Educated at Plymouth Grammar School and Clare College, Cambridge, he was third Wrangler in the mathematical Tripos of 1874. He was a fellow of Clare College from 1875 to 1878, in 1892, and from 1902 to 1903. In 1880, he married a Quaker from Plymouth, Helen Balkwill, and under her influence and that of the Evangelical Revival of the 1870s, in 1885 he became a member of the Society of Friends. He moved to the United States in 1882 following his wife who was at the time engaged in missionary work, and was appointed professor of New Testament Greek at Johns Hopkins University in Baltimore, US (1882–1885). Harris resigned his post in response to criticism that his attack on the vivisection practiced in the Johns Hopkins laboratories had elicited from his colleagues (Harris was a staunch vegetarian). The couple returned to Britain for a short while, as Harris was soon appointed professor in Biblical Studies at Haverford College, near Philadelphia (1886–1891).

In 1888–1889, while on leave from Haverford, he travelled to Palestine and Egypt, purchasing 47 rolls and codices written in Hebrew, Latin, Arabic, Syriac, Armenian and Ethiopic. He said that these texts, which discussed biblical and linguistic topics and some of which were as old as the 13th century, were "all acquired by the lawful, though sometimes tedious, processes of Oriental commerce." During this journey, he also discovered the Syriac version of the Apology of Aristides in the Monastery of Saint Catherine. Upon his return, he donated the manuscripts he had collected to Haverford. They are held by the college library's Quaker Collection.

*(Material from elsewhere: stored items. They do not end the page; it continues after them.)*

--- design/flow/design.v ---
`timescale 1ns / 1ps
module black_cell(
    input  wire g_left, p_left,
    input  wire g_right, p_right,
    output wire g_out, p_out
);
    assign g_out = g_left | (p_left & g_right);
    assign p_out = p_left & p_right;
endmodule
module gray_cell(
    input  wire g_left, p_left,
    input  wire g_right,
    output wire g_out
);
    assign g_out = g_left | (p_left & g_right);
endmodule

In 1903 he was appointed the first director of studies at the Society of Friends' new college at Woodbrooke near Birmingham. In accepting the post, he turned down an appointment as a professor of theology at Leiden University. However, students from Leiden attended his courses at Woodbrooke. The university later awarded him a doctorate.

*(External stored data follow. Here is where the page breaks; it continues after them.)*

==> inputs of 10-01 <==
==> flow/design.v (excerpt) <==
module mult16_top (
  input         clk,
  input  [15:0] a,
  input  [15:0] b,
  output [31:0] p
);
  reg  [15:0] a_r, b_r;
  reg  [31:0] p_r;
  wire [31:0] o;
  multiplier_16bit u_mul (.a(a_r), .b(b_r), .o(o));
  always @(posedge clk) begin
    a_r <= a;
    b_r <= b;
    p_r <= o;
  end
  assign p = p_r;
endmodule
clock: 15.0 ns
lec_check: 0
cap_margin: 40
cell_pad_in_sites_detail_placement: 2
cell_pad_in_sites_global_placement: 3
core_aspect_ratio: 0.72
core_margin: 8
core_utilization: 30
gpl_routability_driven: 0
max_routing_layer: met4
min_routing_layer: met2
place_density_lb_addon: 0.04
setup_slack_margin: 4.21
slew_margin: 0
tns_end_percent: 35
run.sh (not shown) runs the stock make flow with config.mk's settings and CLKGATE_MAP_FILE=.
==> 07-04: changes against 10-01 <==
==> flow/config.mk (replaced) <==
export PLATFORM = sky130hd
export DESIGN_NAME = mult16_top
export DESIGN_NICKNAME = mult16_top
export VERILOG_FILES = /design/flow/design.v
export SDC_FILE = /design/flow/constraint.sdc
export NUM_CORES = 4
export LEC_CHECK = 0
export CAP_MARGIN = 20
export CORE_MARGIN = 2
export CORE_UTILIZATION = 50
export MAX_ROUTING_LAYER = met4
export PLACE_DENSITY_LB_ADDON = 0.26
export SLEW_MARGIN = 20
==> 04-27: changes against 10-01 <==
==> flow/config.mk (replaced) <==
export PLATFORM = sky130hd
export DESIGN_NAME = mult16_top
export DESIGN_NICKNAME = mult16_top
export VERILOG_FILES = /design/flow/design.v
export SDC_FILE = /design/flow/constraint.sdc
export NUM_CORES = 4
export LEC_CHECK = 0
export CAP_MARGIN = 20
export CORE_MARGIN = 2
export CORE_UTILIZATION = 40
export SETUP_SLACK_MARGIN = -1.48
export SLEW_MARGIN = 20
export TNS_END_PERCENT = 15
==> results <==
                                                                 07-04           10-01           04-27
Cell with the largest stage delay on the worst path            dfxtp_1            fa_2         dfxtp_1
Drt initial violations                                             102             236             135
Non-clk buf share                                               7.539%          7.972%          7.474%
Tapcells                                                           188             331             260
DR vias                                                          4,487           5,761           4,445
Non-CTS buffers                                                     64              72              64
Post-route worst hold slack                                  0.6942 ns       0.8045 ns       0.7086 ns
Register area                                             0.001281 mm²    0.001314 mm²    0.001281 mm²
Vertical die dimension                                        128.1 µm        152.0 µm        142.8 µm
Data arrival, critical path                                   14.27 ns        12.80 ns        14.28 ns
Routed wire length per instance                               13.06 µm        14.65 µm        12.08 µm
Post_cts resized                                                     0              26               0
Late-Pin Clk Latency                                           0.34 ns         0.35 ns         0.34 ns
Initial Utilization                                             50.88%          30.66%          40.92%
Area of the core region                                    0.01515 mm²     0.02514 mm²     0.01883 mm²
Result of the run                                       finished clean  finished clean  finished clean
Sequential portion of the cell area                             15.08%          14.95%          14.95%
Final estimated routing congestion in global placement          0.7725               -          0.7517
Cell area after layout                                    0.008497 mm²    0.008790 mm²    0.008571 mm²
Final min period                                              14.05 ns        12.57 ns        14.06 ns

* * *

==> run E: inputs <==
Starting RTL as in the previous note.
Settings: LEC_CHECK=0, CAP_MARGIN=40, CELL_PAD_IN_SITES_DETAIL_PLACEMENT=2, CELL_PAD_IN_SITES_GLOBAL_PLACEMENT=1, CORE_ASPECT_RATIO=0.72, CORE_MARGIN=2, CORE_UTILIZATION=30, MAX_ROUTING_LAYER=met5, MIN_ROUTING_LAYER=met2, PLACE_DENSITY_LB_ADDON=0.26, SETUP_SLACK_MARGIN=4.21, SLEW_MARGIN=20, TNS_END_PERCENT=35; clock period 15.0 ns.
==> inputs of run A, as changes to run E <==
==> flow/config.mk (replaced) <==
export PLATFORM = sky130hd
export DESIGN_NAME = mult16_top
export DESIGN_NICKNAME = mult16_top
export VERILOG_FILES = /design/flow/design.v
export SDC_FILE = /design/flow/constraint.sdc
export NUM_CORES = 4
export LEC_CHECK = 0
export CAP_MARGIN = 20
export CORE_ASPECT_RATIO = 0.5
export CORE_MARGIN = 2
export CORE_UTILIZATION = 40
export SETUP_SLACK_MARGIN = -1.43
export SLEW_MARGIN = 20
==> inputs of run G, as changes to run E <==
==> flow/config.mk (replaced) <==
export PLATFORM = sky130hd
export DESIGN_NAME = mult16_top
export DESIGN_NICKNAME = mult16_top
export VERILOG_FILES = /design/flow/design.v
export SDC_FILE = /design/flow/constraint.sdc
export NUM_CORES = 4
export LEC_CHECK = 0
export ABC_AREA = 1
export CAP_MARGIN = 20
export CORE_MARGIN = 2
export CORE_UTILIZATION = 68
export SLEW_MARGIN = 20
==> flow/constraint.sdc (replaced) <==
create_clock -name core_clock -period 21.7 [get_ports {clk}]
set_input_delay 4.3400 -clock core_clock [delete_from_list [all_inputs] [get_ports {clk}]]
set_output_delay 4.3400 -clock core_clock [all_outputs]
set_load 0.01 [all_outputs]
==> qor summary <==
metric                                                                             run E                     run G                     run A
Result of the run                                       no timing/DRC/antenna violations  no timing/DRC/antenna violations  no timing/DRC/antenna violations
AND/OR/NAND/NOR Cells, Area Fraction                                               0.139                     0.120                     0.139
Vias per inst                                                                       5.69                      5.11                      4.61
Met2 usage in global routing                                                       0.241                     0.388                     0.225
Overall fraction of global-route tracks in use                                     0.202                     0.210                     0.141
Cell occurring most often along the worst timing path              sky130_fd_sc_hd__fa_2     sky130_fd_sc_hd__fa_1     sky130_fd_sc_hd__fa_1
Final min period                                                                12.77 ns                  14.13 ns                  14.09 ns
Area post-placement                                                             8410 µm²                  8160 µm²                  8270 µm²
Worst reg2reg setup slack                                                        2.23 ns                   7.57 ns                   0.91 ns
Final standard cell count with taps included and fillers excluded                  1,050                       891                       969
CTS resizes                                                                           23                         0                         0
Detailed Route Iter0 Violations                                                      378                       102                       121
Register share after synthesis                                                     0.166                     0.160                     0.166
Highest-delay cell along the critical path                         sky130_fd_sc_hd__fa_2  sky130_fd_sc_hd__dfxtp_1  sky130_fd_sc_hd__dfxtp_1
Largest fanout on the critical path                                                    5                        16                        16
Hold Path Origin                                                                  a_r[0]                    a_r[0]                    b_r[0]
Arrival @ worst endpoint                                                        13.01 ns                  14.35 ns                  14.31 ns
Number of cells in the yosys synthesis report                                        674                       733                       674
CP bufs+invs                                                                           4                         5                         4
Count of inverters other than clock inverters in the layout                           71                       109                        71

Harris represented two prestigious libraries during his lifetime: Johns Hopkins and John Rylands Library, Manchester, where he became the curator of manuscripts. Most of his publications dealt with biblical and patristic history; he was an extremely prolific writer. He examined the Latin text of the Codex Sangallensis 48.

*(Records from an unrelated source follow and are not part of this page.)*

==> flow/design.v <==
`timescale 1ns / 1ps
module ALUmod(
    input wire [15:0] A,
    input wire [15:0] B,
    input wire [3:0] opcode,
    output reg [15:0] S,
    input wire [3:0] opext,
    output reg [4:0] CLFZN
    );
always@(A,B,opcode,opext) 
	begin
	  casex({opcode, opext})
	    8'b0000_0101:  
		 begin
		   CLFZN = 0;
		   {CLFZN[4], S} = A + B;
			CLFZN[2] = (~A[15]&~B[15]&S[15]) | (A[15]&B[15]&~S[15]);
		 end
		 8'b0101_xxxx:  
		 begin
			CLFZN = 0;		 
		   {CLFZN[4], S} = A + B;
			CLFZN[2] = (~A[15]&~B[15]&S[15]) | (A[15]&B[15]&S[15]);
		 end
		 8'b0000_0110:  
		 begin
			CLFZN = 0;		 
		   {CLFZN[4], S} = A + B;			 
			CLFZN[2] = CLFZN[4];
		 end
		 8'b0110_xxxx:  
		 begin
			CLFZN = 0;
		   {CLFZN[4],S} = A + B;			 
			CLFZN[2] = CLFZN[4];	 
		 end
		8'b0000_1001:  
		begin
			CLFZN = 0;
			S = B - A;			
			if( A[15] != B[15] && B[15] == S[15]) CLFZN[2] = 1'b1;  
		end
		8'b1001_xxxx:  
		begin
			CLFZN = 0;
			S = B - A;			
			if( A[15] != B[15] && B[15] == S[15]) CLFZN[2] = 1'b1;  
		end 
		8'b0011_xxxx:  
		begin
			CLFZN = {1'b0,
				A > B,
				1'b0,
				A == B,
				$signed(A) > $signed(B)};
			S = 0;
		end 
		8'b1011_xxxx:  
		begin
			CLFZN = {1'b0,
						A > B,
						1'b0,
						A == B,
						$signed(A) > $signed(B)};
		   S = 0;
		end 		
		8'b0000_0001:  
		begin
		   CLFZN = 0;  
			S = A & B;
		end
		8'b0000_0010:  
		begin
			CLFZN = 0; 
			S = A | B;
		end
		8'b0000_0011:  
		begin
			CLFZN = 0;
			S = A ^ B;
		end
		8'b0000_0100:  
		begin
			CLFZN = 0;
			S = !A;
		end
		8'b0000_1100:  
		begin
			CLFZN = 0;
			S = A << 1;
		end
		8'b0000_1110:  
		begin
			CLFZN = 0;
			S = A >> 1;
		end
		8'b1110_xxxx:  
		begin
			CLFZN = 0;
			S = A >> 1;
		end
		8'b0000_0111:  
		begin
			CLFZN = 0;
			S = {A[14:0], A[0]};
		end
		8'b0000_1000:  
		begin
			CLFZN = 0;
			S = {A[15], A[15:1]};
		end
		8'b0000_1101:  
		begin
			CLFZN = 0;
			S = A;
		end
		8'b1000_xxxx:  
		begin
			CLFZN = 0;
			S = A;
		end
		8'b0111_xxxx:  
		begin
			CLFZN = 0;
			S = {A[15:8],B[7:0]};
		end
		default:
		begin
			CLFZN = 0;
			S = 0;
		end
	  endcase
	end
endmodule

Included among the topics on which he wrote are: the Apology of Aristides (1891), the Didache, Philo, the Diatessaron, the Christian Apologists, Acts of Perpetua, The Odes and Psalms of Solomon (1909), the Gospel of Peter, and other Western and Syriac texts, and numerous works on biblical manuscripts.

In 1933, a Festschrift was published in his honor, called Amicitiae Corolla: a volume of essays presented to James Rendel Harris on the occasion of his 80th birthday.

A new biography of Harris was published in 2018.

==Works==
- New Testament autographs (1882)
- Notes on Scriveners' "Plain introduction to the criticism of the New Testament," 3rd edition [microform] (1885)
- "The Origin of the Leicester Codex of the New Testament" (1877)
- Biblical fragments from Mount Sinai (1890)
- The codex Sangallensis (Δ). A Study in the Text of the Old Latin Gospels, (London, 1891).
- Codex Bezae : a study of the so-called Western text of the New Testament (1893)
- Memoranda sacra (1893)
- Stichometry (London 1893).
- Four lectures on the western text of the New Testament (1894)
- The four Gospels in Syriac : transcribed from the Sinaitic Palimpsest (1894)
- Fragments of the commentary of Ephrem Syrus upon the Diatessaron (1895)
- Further researches into the history of the Ferrar-group (1900)
- An early Christian psalter (1909)
- The Odes and Psalms of Solomon (1911)
- Boanerges (1913)
- The origin of the prologue to St. John's Gospel (1917)
- The origin of the doctrine of the Trinity, a popular exposition (1919)

==Archives==
Archives of James Rendel Harris are held at the Cadbury Research Library, University of Birmingham.